Filter this material down to the lines that contain the string "count", and return those lines.
------------------------------------------------
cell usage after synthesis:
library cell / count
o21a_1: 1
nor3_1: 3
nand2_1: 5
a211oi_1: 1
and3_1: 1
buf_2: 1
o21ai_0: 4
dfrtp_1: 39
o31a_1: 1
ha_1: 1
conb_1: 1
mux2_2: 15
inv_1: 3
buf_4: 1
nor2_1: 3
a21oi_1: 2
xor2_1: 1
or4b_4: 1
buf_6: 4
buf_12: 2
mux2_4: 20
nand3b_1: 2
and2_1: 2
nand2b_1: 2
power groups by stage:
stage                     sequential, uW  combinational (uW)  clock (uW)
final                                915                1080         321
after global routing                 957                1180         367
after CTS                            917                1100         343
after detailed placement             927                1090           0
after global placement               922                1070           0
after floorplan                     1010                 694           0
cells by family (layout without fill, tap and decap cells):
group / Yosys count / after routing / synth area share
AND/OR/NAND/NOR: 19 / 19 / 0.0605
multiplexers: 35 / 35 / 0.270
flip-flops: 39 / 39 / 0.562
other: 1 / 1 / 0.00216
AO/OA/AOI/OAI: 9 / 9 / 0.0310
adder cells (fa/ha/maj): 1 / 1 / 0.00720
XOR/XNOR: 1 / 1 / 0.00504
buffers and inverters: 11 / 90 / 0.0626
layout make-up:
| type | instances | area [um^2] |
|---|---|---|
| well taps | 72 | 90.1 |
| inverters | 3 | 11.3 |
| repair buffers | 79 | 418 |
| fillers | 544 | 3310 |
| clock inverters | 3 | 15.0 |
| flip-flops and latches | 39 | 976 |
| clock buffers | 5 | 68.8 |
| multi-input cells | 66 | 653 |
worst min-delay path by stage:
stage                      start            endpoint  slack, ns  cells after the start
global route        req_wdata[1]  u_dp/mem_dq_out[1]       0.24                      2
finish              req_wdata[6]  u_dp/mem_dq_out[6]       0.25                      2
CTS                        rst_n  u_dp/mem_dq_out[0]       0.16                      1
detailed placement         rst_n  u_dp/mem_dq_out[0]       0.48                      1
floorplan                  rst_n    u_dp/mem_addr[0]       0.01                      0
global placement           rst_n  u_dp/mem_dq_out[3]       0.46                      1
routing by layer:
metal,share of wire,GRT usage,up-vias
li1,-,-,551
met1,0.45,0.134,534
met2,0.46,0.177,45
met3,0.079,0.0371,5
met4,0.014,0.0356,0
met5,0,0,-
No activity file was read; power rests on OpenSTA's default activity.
==> config.mk <==
export PLATFORM = sky130hd
export DESIGN_NAME = dfa_keybyte_filter
export DESIGN_NICKNAME = d
export VERILOG_FILES = /design/src/rtl/dfa_filter_pkg.sv /design/src/rtl/dfa_inv_sbox.sv /design/src/rtl/dfa_byte_locator.sv /design/src/rtl/dfa_fault_model.sv /design/src/rtl/dfa_keybyte_filter.sv
export SDC_FILE = /design/constraint.sdc
export NUM_CORES = 2
export LEC_CHECK = 0
export ABC_CLOCK_PERIOD_IN_PS = 21800
export BUFFER_PORTS_ARGS = -buffer_cell sky130_fd_sc_hd__buf_2
export CAP_MARGIN = 0
export CORE_MARGIN = 10
export CORE_UTILIZATION = 35
export CTS_CLUSTER_DIAMETER = 150
export CTS_CLUSTER_SIZE = 30
export DETAILED_ROUTE_END_ITERATION = 16
export PLACE_DENSITY = 0.56
export RECOVER_POWER = 50
export SYNTH_ARGS = -nofsm -noshare
export SYNTH_HDL_FRONTEND = slang
export SYNTH_SLANG_ARGS = --single-unit
export TNS_END_PERCENT = 1
==> constraint.sdc <==
create_clock -name clk -period 21.8 [get_ports clk]
set_clock_uncertainty 0.1 [all_clocks]
set_input_delay 0 -clock clk [delete_from_list [all_inputs] [get_ports clk]]
set_output_delay 0 -clock clk [all_outputs]
set_load 0.01 [all_outputs]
------------------------------------------------
■ Exercise solution:
library cell / count
group / Yosys count / after routing / synth area share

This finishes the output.